---- RECORDED INFORMATION

**config.mk**
```make
export PLATFORM = sky130hd
export DESIGN_NAME = pc_sequencer
export DESIGN_NICKNAME = d
export VERILOG_FILES = /design/src/rtl/pc_sequencer.sv
export SDC_FILE = /design/constraint.sdc
export NUM_CORES = 1
export LEC_CHECK = 0
export BUFFER_PORTS_ARGS = -buffer_cell sky130_fd_sc_hd__buf_2
export CORE_MARGIN = 2
export CORE_UTILIZATION = 25
export CTS_BUF_LIST = sky130_fd_sc_hd__clkbuf_2
export DETAILED_ROUTE_END_ITERATION = 12
export PLACE_DENSITY = 0.42
export SLEW_MARGIN = 30
export SYNTH_ARGS = -nofsm -noshare
export SYNTH_HDL_FRONTEND = slang
export SYNTH_SLANG_ARGS = --single-unit
```
**constraint.sdc**
```tcl
create_clock -name clk -period 6.44 [get_ports clk]
set_clock_uncertainty 0.15 [all_clocks]
set_input_delay 0.644 -clock clk [delete_from_list [all_inputs] [get_ports clk]]
set_output_delay 0.644 -clock clk [all_outputs]
set_load 0.1 [all_outputs]
```
**src/rtl/pc_sequencer.sv**
```systemverilog
// pc_sequencer: registered program counter with branch decode and a
// circular return-address stack for call/return, with stall support
// and sticky stack overflow/underflow flags.
module pc_sequencer #(
    parameter int                 WIDTH     = 32,
    parameter int                 RAS_DEPTH = 4,
    parameter logic [WIDTH-1:0]   RESET_PC  = '0
) (
    input  logic                         clk,
    input  logic                         rst_n,
    input  logic                         stall,
    input  logic [1:0]                   BS,
    input  logic                         PS,
    input  logic                         Z,
    input  logic [WIDTH-1:0]             BrA,
    input  logic [WIDTH-1:0]             RAA,
    input  logic                         link,
    input  logic                         ret,
    output logic [WIDTH-1:0]             pc,
    output logic [WIDTH-1:0]             pc_plus1,
    output logic [WIDTH-1:0]             next_pc,
    output logic                         taken,
    output logic [$clog2(RAS_DEPTH):0]   ras_count,
    output logic                         ras_ovf,
    output logic                         ras_unf
);

    localparam int PTR_W = $clog2(RAS_DEPTH);
    localparam int CNT_W = PTR_W + 1;

    localparam logic [WIDTH-1:0] PC_ONE   = WIDTH'(1);
    localparam logic [PTR_W-1:0] PTR_ONE  = PTR_W'(1);
    localparam logic [CNT_W-1:0] CNT_ONE  = CNT_W'(1);
    localparam logic [CNT_W-1:0] CNT_FULL = CNT_W'(RAS_DEPTH);

    // Stack storage; top_ptr indexes the most recently pushed entry.
    logic [WIDTH-1:0] ras_mem [RAS_DEPTH];
    logic [PTR_W-1:0] top_ptr;
    logic [PTR_W-1:0] wr_ptr;
    logic [WIDTH-1:0] ras_top;

    logic cond_true;
    logic jump_sel;
    logic ras_empty;
    logic ras_full;
    logic do_pop;
    logic do_push;
    logic unf_event;

    assign pc_plus1  = pc + PC_ONE;
    assign wr_ptr    = top_ptr + PTR_ONE;
    assign ras_top   = ras_mem[top_ptr];
    assign ras_empty = (ras_count == '0);
    assign ras_full  = (ras_count == CNT_FULL);

    // Decode the branch fields and decide whether the stack is touched.
    always_comb begin
        cond_true = (Z == PS);
        jump_sel  = 1'b0;
        case (BS)
            2'b01:   jump_sel = cond_true;
            2'b10:   jump_sel = 1'b1;
            2'b11:   jump_sel = 1'b1;
            default: jump_sel = 1'b0;
        endcase
        do_pop    = ret && !ras_empty;
        unf_event = ret && ras_empty;
        do_push   = link && !ret && jump_sel;
    end

    // Select the next PC: a return overrides everything, then the branch field.
    always_comb begin
        next_pc = pc_plus1;
        taken   = 1'b0;
        if (ret) begin
            if (!ras_empty) begin
                next_pc = ras_top;
                taken   = 1'b1;
            end
        end else begin
            case (BS)
                2'b11: begin
                    next_pc = BrA;
                    taken   = 1'b1;
                end
                2'b10: begin
                    next_pc = RAA;
                    taken   = 1'b1;
                end
                2'b01: begin
                    if (cond_true) begin
                        next_pc = BrA;
                        taken   = 1'b1;
                    end
                end
                default: begin
                    next_pc = pc_plus1;
                    taken   = 1'b0;
                end
            endcase
        end
    end

    // Commit PC, stack pointer, count and sticky flags once per unstalled cycle.
    always_ff @(posedge clk) begin
        if (!rst_n) begin
            pc        <= RESET_PC;
            top_ptr   <= '1;
            ras_count <= '0;
            ras_ovf   <= 1'b0;
            ras_unf   <= 1'b0;
        end else if (!stall) begin
            pc <= next_pc;
            if (do_pop) begin
                top_ptr   <= top_ptr - PTR_ONE;
                ras_count <= ras_count - CNT_ONE;
            end else if (do_push) begin
                top_ptr <= wr_ptr;
                if (ras_full) begin
                    ras_ovf <= 1'b1;
                end else begin
                    ras_count <= ras_count + CNT_ONE;
                end
            end
            if (unf_event) begin
                ras_unf <= 1'b1;
            end
        end
    end

    // Write the return address into the slot above the current top; a full
    // stack wraps onto and replaces its oldest entry.
    always_ff @(posedge clk) begin
        if (rst_n && !stall && do_push) begin
            ras_mem[wr_ptr] <= pc_plus1;
        end
    end

endmodule

```
==> out/metrics.yaml <==
status: "complete, no violations"
regArea_sq_um: 4670
clk_path_buf_depth: 2
rows: 68
grt_overflow: 0
fin_ws_ns: 1.53
ys_types: 75
cts_resized: 0
final_layout_size_suffix_gt1_share_pct: 32.8
syn_to_final_growth_pct: 18.6
placedCellCount: 1300
synth_edf_count: 128
final_cell_mix: "174 x buf_2, 128 x edfxtp_1, 46 x nand2_1, 40 x dfxtp_1, 38 x nand3_1"
io_buffers: 174
final.min_clock_period_ns: 4.91
gr-usage-all-layers_pct: 17.4
final_cells: 1333
core_sq_um: 34300
avgRoutedWirePerCell_um: 23.5
p_leak_nw: 3.91
cts_tree: "built"
io_pins: 175
multi_input_area_sq_um: 3720
synth_area_sq_um: 8650
cts.htree.levels: 4
min-delay-start: "BrA[0]"
cts_hold_repair.buffers: 0
cp-endpoint: "next_pc[30]"
synth_seq_area_share_pct: 54.0
worstSetupEndpointType: "primary output"
die_w_um: 190
critical_path_class: "reg -> out"
first_pass_iters: 5
timing.rr.start: "ras_count[1]"
wl_mm: 31.4
ff2ff_setup_slack_ns: 3.03
cts.sinks: 169
final_area_sq_um: 10300
insertion_delay_ns: 0.75
cts_root_buffer: "clkbuf_2"
crit_required_ns: 5.65
final_common_cell: "buf_2"
avgSynthCellArea_sq_um: 12.2
grt_first_pass_wirelength_mm: 45.5
cp_max_fo: 13
die_h_um: 190
max_slew_margin_pct: 40.9
fillers: 3624
hpwlAfterDp_mm: 22.4
nNetsFinal: 943
grt_antenna_before_repair: 1
synth_top_cell_by_area: "edfxtp_1"
finalSetupViolCount: 0
grt_pass1_vias: 6652
syn_inst: 711
fin_crit_sh_pct: 76.2
hold_ws_ns: 0.170
startpoint: "pc[0]"
worst_pin_slew_ns: 0.883
cp.arrival_ns: 4.12
synth_top_area_share_pct: 44.5
worstReg2RegEnd: "ras_count[2]"
tns_ns: 0
drv_slew: 0
ant_nets: 0
grt_start_max_net_pins: 50
async_flop_share_pct: 0
syn_nets: 790
place_area_sq_um: 9990
finalCoreUtilization_pct: 29.9
floorplan.initialDensity_pct: 25.2
pwr_density_cell_nw_per_um2: 270
synth_area_leaders: "edfxtp_1 44%, dfxtp_1 9.5%, mux4_2 8.3%"
rsz0062_at_grt: "false"
synthFlopType: "edfxtp_1"
hold_path_class: "in -> reg"
post_cts_buffers: 0
ys_ff_latch: 169
yosysWarnings: 0
gp_congestion: 0.743
hold_viol: 0
vias_per_cell: 5.07
peakVddDrop_mv: 0.0934
cts_inserted_buffers: 17
r2r.worst_path.cells: 6
worstSetupStartpointType: "flop"
dieArea_sq_um: 36100
max_cap_violations: 0
clk_pin_slew_ns: 0.23
vias: 6754
drt_first_iter_violations: 504
max_freq_ghz: 0.204
p_total_mw: 2.77
preCtsSetupSlack_ns: 2.03
drc: 0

--------

- TRY IT -
Please say how many lines in the records contain the word "flags", and give only that number.

- RESPONSE AREA -
2